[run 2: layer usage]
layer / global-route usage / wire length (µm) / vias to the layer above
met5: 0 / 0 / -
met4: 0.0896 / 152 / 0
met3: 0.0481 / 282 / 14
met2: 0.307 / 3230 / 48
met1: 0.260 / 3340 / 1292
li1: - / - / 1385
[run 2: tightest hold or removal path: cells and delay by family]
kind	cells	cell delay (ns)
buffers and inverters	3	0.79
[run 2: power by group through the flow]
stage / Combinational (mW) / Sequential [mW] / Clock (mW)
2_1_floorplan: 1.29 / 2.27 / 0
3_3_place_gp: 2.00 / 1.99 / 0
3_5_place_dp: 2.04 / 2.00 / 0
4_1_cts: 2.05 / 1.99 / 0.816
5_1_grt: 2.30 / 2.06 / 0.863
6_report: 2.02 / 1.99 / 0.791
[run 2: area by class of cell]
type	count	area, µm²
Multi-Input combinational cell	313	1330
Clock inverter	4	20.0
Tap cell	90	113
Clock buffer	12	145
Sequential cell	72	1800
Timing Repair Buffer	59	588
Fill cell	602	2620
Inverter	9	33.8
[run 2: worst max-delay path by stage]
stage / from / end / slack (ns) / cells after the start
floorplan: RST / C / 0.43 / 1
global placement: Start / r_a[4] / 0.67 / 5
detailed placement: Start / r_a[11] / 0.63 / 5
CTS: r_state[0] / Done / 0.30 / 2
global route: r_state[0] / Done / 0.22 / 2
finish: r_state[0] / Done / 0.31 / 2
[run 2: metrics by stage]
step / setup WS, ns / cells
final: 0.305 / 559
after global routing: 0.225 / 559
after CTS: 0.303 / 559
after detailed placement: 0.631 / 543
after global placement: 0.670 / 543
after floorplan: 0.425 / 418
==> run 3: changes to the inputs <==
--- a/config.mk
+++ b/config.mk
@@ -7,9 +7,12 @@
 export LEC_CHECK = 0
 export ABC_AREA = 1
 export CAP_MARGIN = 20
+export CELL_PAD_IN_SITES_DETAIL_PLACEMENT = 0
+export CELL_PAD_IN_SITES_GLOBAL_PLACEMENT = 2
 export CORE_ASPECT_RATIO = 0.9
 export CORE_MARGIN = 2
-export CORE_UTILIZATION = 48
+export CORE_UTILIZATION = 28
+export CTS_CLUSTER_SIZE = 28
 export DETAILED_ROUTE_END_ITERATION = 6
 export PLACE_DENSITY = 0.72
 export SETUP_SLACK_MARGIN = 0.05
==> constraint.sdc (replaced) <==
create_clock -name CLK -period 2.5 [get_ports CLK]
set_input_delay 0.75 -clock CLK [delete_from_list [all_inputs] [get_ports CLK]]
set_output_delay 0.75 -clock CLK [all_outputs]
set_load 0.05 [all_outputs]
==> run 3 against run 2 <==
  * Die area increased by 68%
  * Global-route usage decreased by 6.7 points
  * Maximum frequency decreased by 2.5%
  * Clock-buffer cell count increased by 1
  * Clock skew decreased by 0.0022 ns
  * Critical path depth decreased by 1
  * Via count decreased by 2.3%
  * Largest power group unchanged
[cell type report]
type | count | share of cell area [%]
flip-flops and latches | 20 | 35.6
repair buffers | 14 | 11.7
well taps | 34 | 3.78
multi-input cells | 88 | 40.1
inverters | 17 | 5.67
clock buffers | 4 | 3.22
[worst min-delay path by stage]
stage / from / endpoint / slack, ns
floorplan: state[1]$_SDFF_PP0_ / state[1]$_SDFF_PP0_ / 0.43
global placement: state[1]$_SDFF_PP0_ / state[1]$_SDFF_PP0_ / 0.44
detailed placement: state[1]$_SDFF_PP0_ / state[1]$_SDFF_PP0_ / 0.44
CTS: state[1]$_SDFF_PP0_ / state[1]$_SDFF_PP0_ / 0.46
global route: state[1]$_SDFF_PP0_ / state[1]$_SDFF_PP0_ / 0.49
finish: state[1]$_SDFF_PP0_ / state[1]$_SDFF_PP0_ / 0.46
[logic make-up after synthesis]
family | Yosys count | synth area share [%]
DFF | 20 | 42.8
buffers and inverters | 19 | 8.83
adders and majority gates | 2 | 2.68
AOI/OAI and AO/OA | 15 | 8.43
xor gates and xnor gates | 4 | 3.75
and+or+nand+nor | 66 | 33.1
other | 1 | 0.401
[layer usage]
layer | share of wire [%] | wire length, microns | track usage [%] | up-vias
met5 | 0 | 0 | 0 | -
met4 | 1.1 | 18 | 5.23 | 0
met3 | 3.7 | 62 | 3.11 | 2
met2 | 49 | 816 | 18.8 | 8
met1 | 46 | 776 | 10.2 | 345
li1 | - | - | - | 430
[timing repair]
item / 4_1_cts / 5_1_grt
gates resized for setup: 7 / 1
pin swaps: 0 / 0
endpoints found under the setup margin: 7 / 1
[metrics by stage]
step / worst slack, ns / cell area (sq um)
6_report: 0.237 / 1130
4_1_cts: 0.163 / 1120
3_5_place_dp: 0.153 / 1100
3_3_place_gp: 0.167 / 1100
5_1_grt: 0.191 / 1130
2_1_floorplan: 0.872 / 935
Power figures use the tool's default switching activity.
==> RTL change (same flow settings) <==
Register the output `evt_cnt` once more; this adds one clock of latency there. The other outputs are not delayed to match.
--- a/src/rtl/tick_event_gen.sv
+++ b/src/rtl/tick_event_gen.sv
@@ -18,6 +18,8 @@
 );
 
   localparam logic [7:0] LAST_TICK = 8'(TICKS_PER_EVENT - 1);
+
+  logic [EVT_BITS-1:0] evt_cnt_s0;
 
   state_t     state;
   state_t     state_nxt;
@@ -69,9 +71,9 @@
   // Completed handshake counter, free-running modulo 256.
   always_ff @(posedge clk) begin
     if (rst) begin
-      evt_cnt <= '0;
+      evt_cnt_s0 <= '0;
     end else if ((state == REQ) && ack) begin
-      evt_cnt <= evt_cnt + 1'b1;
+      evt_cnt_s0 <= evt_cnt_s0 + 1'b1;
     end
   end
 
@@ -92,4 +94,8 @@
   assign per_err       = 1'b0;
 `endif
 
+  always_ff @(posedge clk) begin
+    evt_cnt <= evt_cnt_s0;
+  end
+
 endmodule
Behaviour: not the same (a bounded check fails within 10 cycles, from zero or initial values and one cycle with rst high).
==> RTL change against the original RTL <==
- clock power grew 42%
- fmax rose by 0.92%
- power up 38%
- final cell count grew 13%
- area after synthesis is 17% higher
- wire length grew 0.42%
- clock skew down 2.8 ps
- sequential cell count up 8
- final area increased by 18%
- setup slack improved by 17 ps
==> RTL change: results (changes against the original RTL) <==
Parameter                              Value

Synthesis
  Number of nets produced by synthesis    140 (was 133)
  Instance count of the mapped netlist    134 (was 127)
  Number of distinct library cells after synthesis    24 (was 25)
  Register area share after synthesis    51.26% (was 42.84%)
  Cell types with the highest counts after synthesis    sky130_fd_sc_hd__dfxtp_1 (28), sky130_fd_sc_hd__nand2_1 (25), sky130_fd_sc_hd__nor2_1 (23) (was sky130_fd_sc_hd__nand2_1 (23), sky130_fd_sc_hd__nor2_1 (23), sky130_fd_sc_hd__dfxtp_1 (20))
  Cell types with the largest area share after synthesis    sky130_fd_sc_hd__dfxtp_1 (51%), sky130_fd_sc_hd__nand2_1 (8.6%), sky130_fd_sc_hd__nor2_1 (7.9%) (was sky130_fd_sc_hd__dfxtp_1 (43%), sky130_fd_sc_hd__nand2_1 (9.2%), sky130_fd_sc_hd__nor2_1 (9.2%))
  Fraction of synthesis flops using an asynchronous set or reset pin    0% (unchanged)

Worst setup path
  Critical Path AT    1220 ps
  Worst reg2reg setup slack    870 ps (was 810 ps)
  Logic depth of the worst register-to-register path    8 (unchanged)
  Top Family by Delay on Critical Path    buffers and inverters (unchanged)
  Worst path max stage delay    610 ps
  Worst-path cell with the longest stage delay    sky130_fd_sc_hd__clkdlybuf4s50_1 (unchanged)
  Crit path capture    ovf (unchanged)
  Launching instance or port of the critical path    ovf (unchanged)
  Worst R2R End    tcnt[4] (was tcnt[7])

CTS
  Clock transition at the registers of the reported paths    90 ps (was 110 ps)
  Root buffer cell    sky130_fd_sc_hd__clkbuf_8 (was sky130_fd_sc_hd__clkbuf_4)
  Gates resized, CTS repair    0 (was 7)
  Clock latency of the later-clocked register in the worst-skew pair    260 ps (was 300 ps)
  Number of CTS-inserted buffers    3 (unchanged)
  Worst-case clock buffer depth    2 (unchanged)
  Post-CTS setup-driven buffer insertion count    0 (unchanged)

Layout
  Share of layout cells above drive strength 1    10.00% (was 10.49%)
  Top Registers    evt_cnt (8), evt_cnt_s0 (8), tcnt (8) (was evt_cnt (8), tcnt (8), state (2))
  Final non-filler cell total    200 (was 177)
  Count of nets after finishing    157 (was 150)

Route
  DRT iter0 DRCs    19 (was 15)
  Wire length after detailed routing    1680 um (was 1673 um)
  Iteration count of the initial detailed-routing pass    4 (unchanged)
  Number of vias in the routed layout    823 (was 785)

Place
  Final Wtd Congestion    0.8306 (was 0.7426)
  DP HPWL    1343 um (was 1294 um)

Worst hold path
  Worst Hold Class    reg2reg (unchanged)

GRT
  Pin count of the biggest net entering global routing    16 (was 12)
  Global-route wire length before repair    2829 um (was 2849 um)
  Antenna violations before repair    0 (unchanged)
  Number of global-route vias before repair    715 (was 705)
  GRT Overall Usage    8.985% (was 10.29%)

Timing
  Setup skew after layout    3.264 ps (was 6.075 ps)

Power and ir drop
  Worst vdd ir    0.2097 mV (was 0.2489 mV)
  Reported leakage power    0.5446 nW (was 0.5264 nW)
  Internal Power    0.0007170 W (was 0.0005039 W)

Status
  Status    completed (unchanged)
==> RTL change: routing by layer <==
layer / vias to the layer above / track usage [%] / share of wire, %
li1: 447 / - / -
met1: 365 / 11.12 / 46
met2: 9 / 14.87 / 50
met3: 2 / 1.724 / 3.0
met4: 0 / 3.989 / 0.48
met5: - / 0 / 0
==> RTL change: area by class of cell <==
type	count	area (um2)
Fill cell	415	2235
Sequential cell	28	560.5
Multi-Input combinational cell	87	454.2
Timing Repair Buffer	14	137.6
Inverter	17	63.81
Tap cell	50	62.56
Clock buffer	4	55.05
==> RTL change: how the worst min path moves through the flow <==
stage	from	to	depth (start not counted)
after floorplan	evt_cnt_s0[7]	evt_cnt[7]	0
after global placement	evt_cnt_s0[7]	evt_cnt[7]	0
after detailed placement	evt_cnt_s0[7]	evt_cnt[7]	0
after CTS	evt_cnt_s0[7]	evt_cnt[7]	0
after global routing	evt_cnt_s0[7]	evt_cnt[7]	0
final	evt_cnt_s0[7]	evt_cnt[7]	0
File: config.mk
export PLATFORM = sky130hd
export DESIGN_NAME = ctr_kernel_multi
export DESIGN_NICKNAME = d
export VERILOG_FILES = /design/src/rtl/ctr_kernel_multi.sv
export SDC_FILE = /design/constraint.sdc
export NUM_CORES = 2
export LEC_CHECK = 0
export ABC_AREA = 1
export ABC_CLOCK_PERIOD_IN_PS = 5100
export CORE_AREA = 2 2 335 337
export CTS_BUF_LIST = sky130_fd_sc_hd__clkbuf_4 sky130_fd_sc_hd__clkbuf_8
export DETAILED_ROUTE_END_ITERATION = 12
export DIE_AREA = 0 0 337 339
export DONT_BUFFER_PORTS = 1
export PLACE_DENSITY_LB_ADDON = 0.12
export SYNTH_ARGS = -nofsm -noshare
export SYNTH_HDL_FRONTEND = slang
export SYNTH_SLANG_ARGS = --single-unit
File: constraint.sdc
create_clock -name clk -period 5.1 [get_ports clk]
set_input_delay 1.02 -clock clk [delete_from_list [all_inputs] [get_ports clk]]
set_output_delay 1.02 -clock clk [all_outputs]
set_load 0.005 [all_outputs]
**config.mk**
```make
export PLATFORM = sky130hd
export DESIGN_NAME = alu_arbiter_flat
export DESIGN_NICKNAME = d
export VERILOG_FILES = /design/src/rtl/alu_arbiter_if.sv /design/src/rtl/alu_arbiter.sv /design/src/flat_wrapper.sv
export SDC_FILE = /design/constraint.sdc
export NUM_CORES = 1
export LEC_CHECK = 0
export ABC_AREA = 1
export BUFFER_PORTS_ARGS = -buffer_cell sky130_fd_sc_hd__buf_2
export CORE_ASPECT_RATIO = 1.75
export CORE_MARGIN = 2
export CORE_UTILIZATION = 31
export CTS_CLUSTER_DIAMETER = 200
export DETAILED_ROUTE_END_ITERATION = 12
export PLACE_DENSITY = 0.62
export SLEW_MARGIN = 40
export SYNTH_ARGS = -nofsm -noshare
export SYNTH_HDL_FRONTEND = slang
export SYNTH_SLANG_ARGS = --single-unit
export TNS_END_PERCENT = 5
```
**constraint.sdc**
```tcl
create_clock -name clk -period 1.7 [get_ports clk]
set_clock_uncertainty 0.2 [all_clocks]
set_input_delay 0.085 -clock clk [delete_from_list [all_inputs] [get_ports clk]]
set_output_delay 0.085 -clock clk [all_outputs]
set_load 0.01 [all_outputs]
```
### src/rtl/pool_result_collector.sv
// Collects one pooled feature map (addressed writes from CONV_TOP), then
// drains it in raster order over a valid/ready stream.
module pool_result_collector #(
  parameter int IMG = 14,
  parameter int DW  = 16,
  parameter int AW  = 16
) (
  input logic                    clk,
  input logic                    rst,
  pool_result_collector_if.slave io
);
  localparam int DEPTH = (IMG / 2) * (IMG / 2);
  localparam int CW    = $clog2(DEPTH + 1);
  localparam int AIW   = (DEPTH > 1) ? $clog2(DEPTH) : 1;

  typedef enum logic [1:0] {
    S_IDLE    = 2'd0,
    S_COLLECT = 2'd1,
    S_DRAIN   = 2'd2
  } state_t;

  state_t               r_state;
  logic [CW-1:0]        r_wr_cnt;
  logic [CW-1:0]        r_rd_ptr;
  logic signed [DW-1:0] r_out_data;
  logic                 r_out_valid;
  logic                 r_out_last;
  logic                 r_frame_done;
  logic                 r_busy;
  logic                 r_err_addr;
  logic                 r_err_overrun;
  logic signed [DW-1:0] r_mem [0:DEPTH-1];

  logic                 w_addr_ok;
  logic                 w_wr_en;
  logic [AIW-1:0]       w_waddr;
  logic [AIW-1:0]       w_raddr;

  assign w_addr_ok = (io.addr < AW'(DEPTH));
  assign w_wr_en   = (r_state == S_COLLECT) && io.done_pooling && w_addr_ok;
  assign w_waddr   = io.addr[AIW-1:0];
  assign w_raddr   = r_rd_ptr[AIW-1:0];

  // Frame buffer: addressed writes during COLLECT only; contents survive reset
  always_ff @(posedge clk) begin
    if (w_wr_en) begin
      r_mem[w_waddr] <= io.pooling_out;
    end
  end

  // Control FSM with registered outputs; drain fetches one word, then holds it until accepted
  always_ff @(posedge clk) begin
    if (rst) begin
      r_state       <= S_IDLE;
      r_wr_cnt      <= '0;
      r_rd_ptr      <= '0;
      r_out_data    <= '0;
      r_out_valid   <= 1'b0;
      r_out_last    <= 1'b0;
      r_frame_done  <= 1'b0;
      r_busy        <= 1'b0;
      r_err_addr    <= 1'b0;
      r_err_overrun <= 1'b0;
    end else begin
      r_frame_done <= 1'b0;
      case (r_state)
        S_IDLE: begin
          if (io.start) begin
            r_state       <= S_COLLECT;
            r_wr_cnt      <= '0;
            r_rd_ptr      <= '0;
            r_err_addr    <= 1'b0;
            r_err_overrun <= 1'b0;
            r_busy        <= 1'b1;
          end
        end
        S_COLLECT: begin
          if (io.done_pooling) begin
            if (w_addr_ok) begin
              r_wr_cnt <= r_wr_cnt + CW'(1);
              if (r_wr_cnt == CW'(DEPTH - 1)) begin
                r_frame_done <= 1'b1;
                r_state      <= S_DRAIN;
              end
            end else begin
              r_err_addr <= 1'b1;
            end
          end
        end
        S_DRAIN: begin
          if (!r_out_valid) begin
            r_out_data  <= r_mem[w_raddr];
            r_out_last  <= (r_rd_ptr == CW'(DEPTH - 1));
            r_out_valid <= 1'b1;
          end else if (io.out_ready) begin
            r_out_valid <= 1'b0;
            r_out_last  <= 1'b0;
            if (r_out_last) begin
              r_state <= S_IDLE;
              r_busy  <= 1'b0;
            end else begin
              r_rd_ptr <= r_rd_ptr + CW'(1);
            end
          end
        end
        default: begin
          r_state <= S_IDLE;
          r_busy  <= 1'b0;
        end
      endcase
      // A beat outside COLLECT is never stored; flag it even on the start cycle
      if (io.done_pooling && (r_state != S_COLLECT)) begin
        r_err_overrun <= 1'b1;
      end
    end
  end

  assign io.out_data    = r_out_data;
  assign io.out_valid   = r_out_valid;
  assign io.out_last    = r_out_last;
  assign io.frame_done  = r_frame_done;
  assign io.busy        = r_busy;
  assign io.err_addr    = r_err_addr;
  assign io.err_overrun = r_err_overrun;
  assign io.state_dbg   = r_state;
endmodule
===== src/rtl/adc_spi_shifter.sv =====
// SPI front end: input synchronisers, edge detection, response and command shift registers.
module adc_spi_shifter
  import adc_spi_pkg::*;
(
  input  logic                 clk,
  input  logic                 rst_n,
  input  logic                 ss_n,
  input  logic                 sclk,
  input  logic                 mosi,
  input  logic [FRAME_LEN-1:0] load_word,
  output logic                 ss_fall,
  output logic                 ss_rise,
  output logic                 sclk_rise,
  output logic [FRAME_LEN-1:0] cmd,
  output logic                 miso_bit,
  output logic                 drive
);

  // [0],[1] are the synchroniser stages; [2] holds the previous synced value.
  logic [2:0]           ss_q;
  logic [2:0]           sclk_q;
  logic [1:0]           mosi_q;
  logic [FRAME_LEN-1:0] resp;
  logic                 sclk_fall;

  always_ff @(posedge clk or negedge rst_n) begin
    if (!rst_n) begin
      ss_q   <= 3'b111;
      sclk_q <= 3'b000;
      mosi_q <= 2'b00;
    end else begin
      ss_q   <= {ss_q[1:0], ss_n};
      sclk_q <= {sclk_q[1:0], sclk};
      mosi_q <= {mosi_q[0], mosi};
    end
  end

  assign ss_fall   =  ss_q[2] & ~ss_q[1];
  assign ss_rise   = ~ss_q[2] &  ss_q[1];
  // SCLK activity only counts while this slave is selected.
  assign sclk_rise = drive & ~sclk_q[2] &  sclk_q[1];
  assign sclk_fall = drive &  sclk_q[2] & ~sclk_q[1];

  always_ff @(posedge clk or negedge rst_n) begin
    if (!rst_n) begin
      resp  <= '0;
      cmd   <= '0;
      drive <= 1'b0;
    end else begin
      if (ss_fall) begin
        resp  <= load_word;
        drive <= 1'b1;
      end else begin
        if (ss_rise)   drive <= 1'b0;
        if (sclk_fall) resp  <= {resp[FRAME_LEN-2:0], 1'b0};
      end
      if (sclk_rise) cmd <= {cmd[FRAME_LEN-2:0], mosi_q[1]};
    end
  end

  assign miso_bit = resp[FRAME_LEN-1];

endmodule
`config.mk`:
```
export PLATFORM = sky130hd
export DESIGN_NAME = filter_capture_buffer
export DESIGN_NICKNAME = d
export VERILOG_FILES = /design/src/rtl/filter_capture_buffer.sv
export SDC_FILE = /design/constraint.sdc
export NUM_CORES = 2
export LEC_CHECK = 0
export BUFFER_PORTS_ARGS = -buffer_cell sky130_fd_sc_hd__buf_2
export CORE_MARGIN = 5
export CORE_UTILIZATION = 57
export DETAILED_ROUTE_END_ITERATION = 6
export PLACE_DENSITY_LB_ADDON = 0.3
export SYNTH_ARGS = -nofsm -noshare
export SYNTH_HDL_FRONTEND = slang
export SYNTH_SLANG_ARGS = --single-unit
```
`constraint.sdc`:
```
create_clock -name clk -period 3.53 [get_ports clk]
set_input_delay 0.353 -clock clk [delete_from_list [all_inputs] [get_ports clk]]
set_output_delay 0.353 -clock clk [all_outputs]
set_load 0.02 [all_outputs]
```
### src/rtl/contador_m.sv
// contador_m: modulo-M counter used as the per-bit timer.
//   clock  in  system clock
//   reset  in  async active-low reset
//   zera   in  synchronous clear (wins over conta)
//   conta  in  count enable
//   fim    out high while the count sits at M-1 (end of count)
module contador_m #(
    parameter int M = 4,
    parameter int N = $clog2(M)
) (
    input  logic clock,
    input  logic reset,
    input  logic zera,
    input  logic conta,
    output logic fim
);

    logic [N-1:0] q;

    always_ff @(posedge clock or negedge reset) begin
        if (!reset)
            q <= '0;
        else if (zera)
            q <= '0;
        else if (conta)
            q <= (q == N'(M-1)) ? '0 : q + N'(1);
    end

    assign fim = (q == N'(M-1));

endmodule

### src/rtl/trena_transmissor.sv
// trena_transmissor: sends a 3-digit BCD measurement as "ddd#" over a
// 7O1 asynchronous serial line.
//   clock         in   system clock
//   reset         in   async active-low reset
//   envia         in   level request, sampled only while idle
//   medida[11:0]  in   {centena, dezena, unidade}, latched on acceptance
//   saida_serial  out  registered serial line, idle high
//   ocupado       out  high whenever not idle
//   fim_digito    out  one-cycle pulse after each character
//   fim_envio     out  one-cycle pulse with the last fim_digito
//   db_estado     out  state code (111 for an illegal state)
module trena_transmissor
    import trena_pkg::*;
#(
    parameter int CLKS_POR_BIT = CLKS_POR_BIT_PADRAO
) (
    input  logic        clock,
    input  logic        reset,
    input  logic        envia,
    input  logic [11:0] medida,
    output logic        saida_serial,
    output logic        ocupado,
    output logic        fim_digito,
    output logic        fim_envio,
    output logic [2:0]  db_estado
);

    logic [2:0]           estado;
    logic [11:0]          medida_reg;
    logic [1:0]           indice;
    logic [3:0]           bit_idx;
    logic [FRAME_LEN-1:0] quadro;
    logic [FRAME_LEN-1:0] quadro_novo;
    logic [6:0]           caractere;
    logic                 transmitindo;
    logic                 fim_tempo;
    logic                 tick;

    assign transmitindo = (estado == TRANSMITE);

    // Held clear outside TRANSMITE so every bit starts with a full period.
    contador_m #(.M(CLKS_POR_BIT)) u_tempo_bit (
        .clock (clock),
        .reset (reset),
        .zera  (!transmitindo),
        .conta (transmitindo),
        .fim   (fim_tempo)
    );

    assign tick = transmitindo & fim_tempo;

    always_comb begin
        caractere = TERMINADOR;
        case (indice)
            2'd0:    caractere = ascii_de(medida_reg[11:8]);
            2'd1:    caractere = ascii_de(medida_reg[7:4]);
            2'd2:    caractere = ascii_de(medida_reg[3:0]);
            default: caractere = TERMINADOR;
        endcase
    end

    assign quadro_novo = monta_quadro(caractere);

    // saida_serial is computed one cycle ahead so the flop presents the
    // right bit on the first TRANSMITE cycle and returns high with FIM.
    always_ff @(posedge clock or negedge reset) begin
        if (!reset) begin
            estado       <= OCIOSO;
            medida_reg   <= '0;
            indice       <= '0;
            bit_idx      <= '0;
            quadro       <= '1;
            saida_serial <= 1'b1;
        end else begin
            case (estado)
                OCIOSO: begin
                    saida_serial <= 1'b1;
                    if (envia) begin
                        medida_reg <= medida;
                        indice     <= '0;
                        estado     <= CARREGA;
                    end
                end
                CARREGA: begin
                    quadro       <= quadro_novo;
                    bit_idx      <= '0;
                    saida_serial <= quadro_novo[0];
                    estado       <= TRANSMITE;
                end
                TRANSMITE: begin
                    if (tick) begin
                        if (bit_idx == 4'(FRAME_LEN-1)) begin
                            saida_serial <= 1'b1;
                            estado       <= FIM_CARACTERE;
                        end else begin
                            quadro       <= {1'b1, quadro[FRAME_LEN-1:1]};
                            saida_serial <= quadro[1];
                            bit_idx      <= bit_idx + 4'd1;
                        end
                    end
                end
                FIM_CARACTERE: begin
                    saida_serial <= 1'b1;
                    if (indice == 2'd3) begin
                        estado <= OCIOSO;
                    end else begin
                        indice <= indice + 2'd1;
                        estado <= CARREGA;
                    end
                end
                default: begin
                    saida_serial <= 1'b1;
                    estado       <= OCIOSO;
                end
            endcase
        end
    end

    assign ocupado    = (estado != OCIOSO);
    assign fim_digito = (estado == FIM_CARACTERE);
    assign fim_envio  = (estado == FIM_CARACTERE) && (indice == 2'd3);

    always_comb begin
        case (estado)
            OCIOSO, CARREGA, TRANSMITE, FIM_CARACTERE: db_estado = estado;
            default:                                   db_estado = ESTADO_INVALIDO;
        endcase
    end

endmodule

★ ★ ★

= WORK INSTRUCTION =
Would you filter the entries above and keep each line that has the word "through"?

= SOLUTION TO THIS EXERCISE =
[run 2: power by group through the flow]
==> RTL change: how the worst min path moves through the flow <==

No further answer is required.